***** Source material

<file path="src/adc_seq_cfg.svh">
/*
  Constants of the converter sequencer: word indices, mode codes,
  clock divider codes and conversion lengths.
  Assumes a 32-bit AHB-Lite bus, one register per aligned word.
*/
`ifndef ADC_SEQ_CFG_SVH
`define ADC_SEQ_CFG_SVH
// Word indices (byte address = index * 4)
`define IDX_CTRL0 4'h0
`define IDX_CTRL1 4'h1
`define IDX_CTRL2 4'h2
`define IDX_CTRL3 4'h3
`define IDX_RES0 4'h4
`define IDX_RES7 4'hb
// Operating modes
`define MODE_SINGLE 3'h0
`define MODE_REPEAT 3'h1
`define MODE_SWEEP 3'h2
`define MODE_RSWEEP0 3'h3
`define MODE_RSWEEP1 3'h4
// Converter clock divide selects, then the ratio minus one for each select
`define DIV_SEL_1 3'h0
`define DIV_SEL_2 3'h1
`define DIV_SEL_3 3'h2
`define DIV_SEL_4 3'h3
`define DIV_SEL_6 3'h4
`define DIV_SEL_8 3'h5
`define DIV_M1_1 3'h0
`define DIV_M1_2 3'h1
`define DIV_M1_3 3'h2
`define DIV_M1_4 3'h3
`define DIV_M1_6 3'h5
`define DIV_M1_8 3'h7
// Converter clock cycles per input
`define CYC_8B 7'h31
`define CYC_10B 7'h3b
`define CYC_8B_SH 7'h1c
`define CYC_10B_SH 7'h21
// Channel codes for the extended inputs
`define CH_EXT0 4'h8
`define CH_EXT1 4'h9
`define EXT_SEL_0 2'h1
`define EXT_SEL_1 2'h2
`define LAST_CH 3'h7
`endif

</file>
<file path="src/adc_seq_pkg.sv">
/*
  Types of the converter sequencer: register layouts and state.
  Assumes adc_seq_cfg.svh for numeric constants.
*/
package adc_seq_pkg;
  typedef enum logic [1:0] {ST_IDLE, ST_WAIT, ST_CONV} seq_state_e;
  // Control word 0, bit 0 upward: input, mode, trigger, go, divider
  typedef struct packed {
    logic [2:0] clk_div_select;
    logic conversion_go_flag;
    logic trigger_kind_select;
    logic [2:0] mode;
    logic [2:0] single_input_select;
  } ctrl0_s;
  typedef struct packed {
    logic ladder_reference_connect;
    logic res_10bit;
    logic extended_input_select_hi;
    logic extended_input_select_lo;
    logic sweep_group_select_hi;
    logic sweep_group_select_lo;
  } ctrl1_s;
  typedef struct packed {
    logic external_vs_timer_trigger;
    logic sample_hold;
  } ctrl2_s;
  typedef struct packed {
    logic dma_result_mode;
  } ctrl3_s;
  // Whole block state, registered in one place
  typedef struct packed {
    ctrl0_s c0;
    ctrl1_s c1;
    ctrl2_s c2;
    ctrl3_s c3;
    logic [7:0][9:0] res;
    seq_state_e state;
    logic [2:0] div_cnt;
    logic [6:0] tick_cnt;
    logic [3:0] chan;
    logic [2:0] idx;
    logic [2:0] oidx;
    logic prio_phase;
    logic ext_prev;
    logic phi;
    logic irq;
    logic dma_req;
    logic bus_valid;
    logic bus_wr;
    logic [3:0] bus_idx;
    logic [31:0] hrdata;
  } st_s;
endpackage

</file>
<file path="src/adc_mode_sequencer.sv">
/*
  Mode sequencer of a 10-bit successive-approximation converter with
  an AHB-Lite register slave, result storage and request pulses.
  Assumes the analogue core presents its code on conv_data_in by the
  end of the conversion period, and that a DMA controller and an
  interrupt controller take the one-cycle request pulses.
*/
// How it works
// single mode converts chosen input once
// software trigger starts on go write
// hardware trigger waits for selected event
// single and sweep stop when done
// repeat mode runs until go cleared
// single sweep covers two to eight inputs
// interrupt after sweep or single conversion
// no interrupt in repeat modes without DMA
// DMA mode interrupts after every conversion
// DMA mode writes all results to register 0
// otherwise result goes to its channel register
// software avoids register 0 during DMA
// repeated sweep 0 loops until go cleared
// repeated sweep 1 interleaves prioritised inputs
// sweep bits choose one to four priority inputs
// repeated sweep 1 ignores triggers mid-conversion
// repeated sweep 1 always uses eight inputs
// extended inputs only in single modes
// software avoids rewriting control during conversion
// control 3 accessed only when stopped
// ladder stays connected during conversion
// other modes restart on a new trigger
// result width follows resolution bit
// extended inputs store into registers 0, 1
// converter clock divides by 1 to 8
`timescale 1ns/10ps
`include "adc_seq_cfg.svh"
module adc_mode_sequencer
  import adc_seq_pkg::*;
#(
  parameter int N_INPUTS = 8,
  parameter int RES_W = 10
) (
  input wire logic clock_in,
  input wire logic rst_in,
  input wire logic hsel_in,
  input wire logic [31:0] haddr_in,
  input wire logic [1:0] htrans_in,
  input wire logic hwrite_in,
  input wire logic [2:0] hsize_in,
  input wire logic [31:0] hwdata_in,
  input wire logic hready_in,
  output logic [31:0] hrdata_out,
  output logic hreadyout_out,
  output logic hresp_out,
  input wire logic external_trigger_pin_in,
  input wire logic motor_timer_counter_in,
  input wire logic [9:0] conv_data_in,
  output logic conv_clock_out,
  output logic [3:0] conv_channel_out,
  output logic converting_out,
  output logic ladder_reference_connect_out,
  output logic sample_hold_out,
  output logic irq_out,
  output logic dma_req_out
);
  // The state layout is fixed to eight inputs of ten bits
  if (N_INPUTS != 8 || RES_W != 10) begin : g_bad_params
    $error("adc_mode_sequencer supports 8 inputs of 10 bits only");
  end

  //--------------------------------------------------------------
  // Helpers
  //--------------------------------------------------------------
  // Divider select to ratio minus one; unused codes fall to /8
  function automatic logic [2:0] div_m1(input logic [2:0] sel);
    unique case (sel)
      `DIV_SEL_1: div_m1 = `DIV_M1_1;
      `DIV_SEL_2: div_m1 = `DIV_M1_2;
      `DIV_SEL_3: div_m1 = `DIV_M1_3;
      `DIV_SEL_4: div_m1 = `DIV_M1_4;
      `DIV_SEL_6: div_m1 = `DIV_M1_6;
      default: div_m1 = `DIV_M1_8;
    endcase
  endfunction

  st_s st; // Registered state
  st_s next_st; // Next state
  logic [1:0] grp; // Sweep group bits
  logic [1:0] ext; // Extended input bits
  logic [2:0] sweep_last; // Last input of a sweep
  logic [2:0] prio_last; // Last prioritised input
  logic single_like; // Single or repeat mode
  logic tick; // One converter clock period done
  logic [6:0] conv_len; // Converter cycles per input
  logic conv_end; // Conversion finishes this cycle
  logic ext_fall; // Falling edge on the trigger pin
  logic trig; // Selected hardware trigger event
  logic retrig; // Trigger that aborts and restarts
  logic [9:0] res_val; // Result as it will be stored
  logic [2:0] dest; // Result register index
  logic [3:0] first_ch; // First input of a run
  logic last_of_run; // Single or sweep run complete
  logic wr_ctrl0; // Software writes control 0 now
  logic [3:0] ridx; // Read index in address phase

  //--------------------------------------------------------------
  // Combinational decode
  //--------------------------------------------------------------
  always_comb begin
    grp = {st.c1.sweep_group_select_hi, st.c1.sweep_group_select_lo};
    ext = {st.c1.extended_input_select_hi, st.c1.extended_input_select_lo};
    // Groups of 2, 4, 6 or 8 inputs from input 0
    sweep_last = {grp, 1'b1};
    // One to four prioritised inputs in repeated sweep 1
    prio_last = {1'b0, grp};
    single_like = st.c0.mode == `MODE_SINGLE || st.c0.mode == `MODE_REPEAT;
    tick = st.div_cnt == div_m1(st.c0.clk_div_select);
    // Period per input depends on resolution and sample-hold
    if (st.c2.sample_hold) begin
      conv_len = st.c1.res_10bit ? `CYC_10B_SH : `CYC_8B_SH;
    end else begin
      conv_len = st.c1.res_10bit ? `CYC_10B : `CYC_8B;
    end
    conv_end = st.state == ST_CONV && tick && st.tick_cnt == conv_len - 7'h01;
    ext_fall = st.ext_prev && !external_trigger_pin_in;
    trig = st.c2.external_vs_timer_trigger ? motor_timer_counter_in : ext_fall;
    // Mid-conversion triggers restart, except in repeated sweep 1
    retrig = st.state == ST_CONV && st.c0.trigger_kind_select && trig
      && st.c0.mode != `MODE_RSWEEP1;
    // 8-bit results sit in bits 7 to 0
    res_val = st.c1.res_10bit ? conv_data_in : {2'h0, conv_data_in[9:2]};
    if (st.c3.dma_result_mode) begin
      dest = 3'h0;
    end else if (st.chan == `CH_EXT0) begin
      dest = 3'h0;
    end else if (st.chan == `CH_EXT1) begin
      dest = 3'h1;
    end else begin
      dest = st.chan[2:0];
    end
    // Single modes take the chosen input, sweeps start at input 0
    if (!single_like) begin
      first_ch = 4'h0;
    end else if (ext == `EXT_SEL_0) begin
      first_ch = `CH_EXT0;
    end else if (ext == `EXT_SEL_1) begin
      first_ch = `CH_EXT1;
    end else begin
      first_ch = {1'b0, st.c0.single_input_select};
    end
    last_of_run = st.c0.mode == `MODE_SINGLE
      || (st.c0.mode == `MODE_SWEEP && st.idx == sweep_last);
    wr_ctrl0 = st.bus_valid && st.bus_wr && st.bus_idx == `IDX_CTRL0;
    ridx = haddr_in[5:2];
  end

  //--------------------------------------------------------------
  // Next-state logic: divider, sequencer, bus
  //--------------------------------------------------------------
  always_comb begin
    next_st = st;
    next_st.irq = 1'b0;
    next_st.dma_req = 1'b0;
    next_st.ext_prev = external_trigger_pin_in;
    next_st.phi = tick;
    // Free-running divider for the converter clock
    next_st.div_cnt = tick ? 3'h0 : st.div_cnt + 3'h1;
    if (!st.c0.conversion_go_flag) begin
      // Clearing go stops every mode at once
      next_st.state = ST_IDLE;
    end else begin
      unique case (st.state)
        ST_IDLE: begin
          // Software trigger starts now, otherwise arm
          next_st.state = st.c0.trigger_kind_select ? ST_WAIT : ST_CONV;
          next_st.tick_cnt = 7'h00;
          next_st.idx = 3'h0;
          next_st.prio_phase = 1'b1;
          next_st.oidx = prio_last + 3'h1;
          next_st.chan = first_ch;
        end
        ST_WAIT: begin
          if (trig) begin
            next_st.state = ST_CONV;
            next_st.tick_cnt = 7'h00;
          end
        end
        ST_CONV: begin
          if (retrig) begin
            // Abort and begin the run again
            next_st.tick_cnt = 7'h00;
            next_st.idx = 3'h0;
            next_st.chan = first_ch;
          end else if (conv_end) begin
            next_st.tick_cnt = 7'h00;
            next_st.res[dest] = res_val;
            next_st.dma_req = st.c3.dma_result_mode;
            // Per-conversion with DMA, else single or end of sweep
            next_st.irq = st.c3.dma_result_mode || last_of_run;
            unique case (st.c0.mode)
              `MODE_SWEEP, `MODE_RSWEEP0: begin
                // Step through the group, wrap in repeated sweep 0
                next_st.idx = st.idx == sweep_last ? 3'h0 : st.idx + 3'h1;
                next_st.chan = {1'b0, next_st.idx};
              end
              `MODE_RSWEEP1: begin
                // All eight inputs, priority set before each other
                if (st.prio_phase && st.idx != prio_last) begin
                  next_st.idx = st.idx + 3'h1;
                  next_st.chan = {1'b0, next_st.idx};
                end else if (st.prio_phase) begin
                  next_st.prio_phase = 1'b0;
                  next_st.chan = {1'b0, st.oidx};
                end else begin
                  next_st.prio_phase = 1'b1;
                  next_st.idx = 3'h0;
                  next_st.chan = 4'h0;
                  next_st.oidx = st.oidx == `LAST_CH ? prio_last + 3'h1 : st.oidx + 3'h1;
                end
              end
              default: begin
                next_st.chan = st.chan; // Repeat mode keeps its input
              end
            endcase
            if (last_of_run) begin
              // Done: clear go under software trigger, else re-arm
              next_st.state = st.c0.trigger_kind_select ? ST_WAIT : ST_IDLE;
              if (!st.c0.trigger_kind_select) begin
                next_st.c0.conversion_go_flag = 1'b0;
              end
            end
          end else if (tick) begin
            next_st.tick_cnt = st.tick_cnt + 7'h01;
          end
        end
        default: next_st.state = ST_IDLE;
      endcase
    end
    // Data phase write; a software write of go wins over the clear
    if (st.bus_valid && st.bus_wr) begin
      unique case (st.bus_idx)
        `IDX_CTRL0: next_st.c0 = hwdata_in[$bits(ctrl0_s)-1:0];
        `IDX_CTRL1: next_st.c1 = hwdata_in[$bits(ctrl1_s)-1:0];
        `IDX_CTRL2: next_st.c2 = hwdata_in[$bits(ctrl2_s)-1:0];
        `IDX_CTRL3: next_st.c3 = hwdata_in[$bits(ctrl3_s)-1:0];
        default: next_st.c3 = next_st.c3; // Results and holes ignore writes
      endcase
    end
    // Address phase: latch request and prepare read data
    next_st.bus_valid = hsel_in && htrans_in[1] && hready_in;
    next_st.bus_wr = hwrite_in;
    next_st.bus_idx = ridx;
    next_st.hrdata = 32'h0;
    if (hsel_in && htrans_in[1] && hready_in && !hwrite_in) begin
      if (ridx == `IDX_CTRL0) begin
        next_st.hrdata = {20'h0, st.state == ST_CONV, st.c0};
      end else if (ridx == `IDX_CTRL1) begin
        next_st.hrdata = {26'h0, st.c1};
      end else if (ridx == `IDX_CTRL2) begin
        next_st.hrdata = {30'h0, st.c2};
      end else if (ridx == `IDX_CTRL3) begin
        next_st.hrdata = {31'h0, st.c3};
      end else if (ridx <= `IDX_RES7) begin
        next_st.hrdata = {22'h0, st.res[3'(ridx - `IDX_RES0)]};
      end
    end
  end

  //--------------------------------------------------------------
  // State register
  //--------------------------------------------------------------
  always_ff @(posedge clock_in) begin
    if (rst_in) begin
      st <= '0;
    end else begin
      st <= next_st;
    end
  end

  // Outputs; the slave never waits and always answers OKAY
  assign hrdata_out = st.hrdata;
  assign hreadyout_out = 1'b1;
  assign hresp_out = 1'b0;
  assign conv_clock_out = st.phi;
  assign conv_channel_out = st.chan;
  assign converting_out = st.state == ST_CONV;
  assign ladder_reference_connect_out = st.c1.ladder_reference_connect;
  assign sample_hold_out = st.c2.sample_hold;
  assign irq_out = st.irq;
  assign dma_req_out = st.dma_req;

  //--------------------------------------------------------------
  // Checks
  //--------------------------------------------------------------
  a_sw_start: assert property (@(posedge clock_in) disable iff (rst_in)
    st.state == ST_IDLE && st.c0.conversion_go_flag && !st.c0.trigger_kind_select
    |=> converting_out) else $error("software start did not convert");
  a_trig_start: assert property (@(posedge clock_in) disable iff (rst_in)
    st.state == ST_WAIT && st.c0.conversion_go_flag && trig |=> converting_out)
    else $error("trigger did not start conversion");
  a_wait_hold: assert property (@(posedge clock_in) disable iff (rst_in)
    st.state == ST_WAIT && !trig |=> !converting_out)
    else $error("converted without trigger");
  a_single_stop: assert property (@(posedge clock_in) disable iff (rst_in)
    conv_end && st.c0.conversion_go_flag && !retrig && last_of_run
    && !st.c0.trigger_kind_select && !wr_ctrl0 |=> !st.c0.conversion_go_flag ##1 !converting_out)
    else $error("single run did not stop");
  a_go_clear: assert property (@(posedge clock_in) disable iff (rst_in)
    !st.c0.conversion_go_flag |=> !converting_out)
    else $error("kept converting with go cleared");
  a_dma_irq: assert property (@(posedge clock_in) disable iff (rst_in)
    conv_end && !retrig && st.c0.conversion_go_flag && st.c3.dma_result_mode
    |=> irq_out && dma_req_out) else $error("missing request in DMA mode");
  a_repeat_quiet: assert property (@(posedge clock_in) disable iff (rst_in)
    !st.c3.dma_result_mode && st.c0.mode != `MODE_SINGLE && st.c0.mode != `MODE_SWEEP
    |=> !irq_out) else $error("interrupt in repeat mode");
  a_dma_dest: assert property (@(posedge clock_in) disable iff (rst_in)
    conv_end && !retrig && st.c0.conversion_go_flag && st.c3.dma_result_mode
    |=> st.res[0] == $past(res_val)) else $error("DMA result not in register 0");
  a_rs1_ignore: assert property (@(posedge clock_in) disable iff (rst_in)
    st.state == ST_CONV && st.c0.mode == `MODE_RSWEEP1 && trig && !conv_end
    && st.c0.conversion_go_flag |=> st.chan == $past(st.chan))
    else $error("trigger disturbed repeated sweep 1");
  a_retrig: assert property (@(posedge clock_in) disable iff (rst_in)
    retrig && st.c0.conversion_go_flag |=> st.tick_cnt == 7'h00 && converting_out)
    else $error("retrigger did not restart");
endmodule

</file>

**********

The lines in the entries above that carry the word "triggers" must be copied.

**Response to the exercise**
// repeated sweep 1 ignores triggers mid-conversion
    // Mid-conversion triggers restart, except in repeated sweep 1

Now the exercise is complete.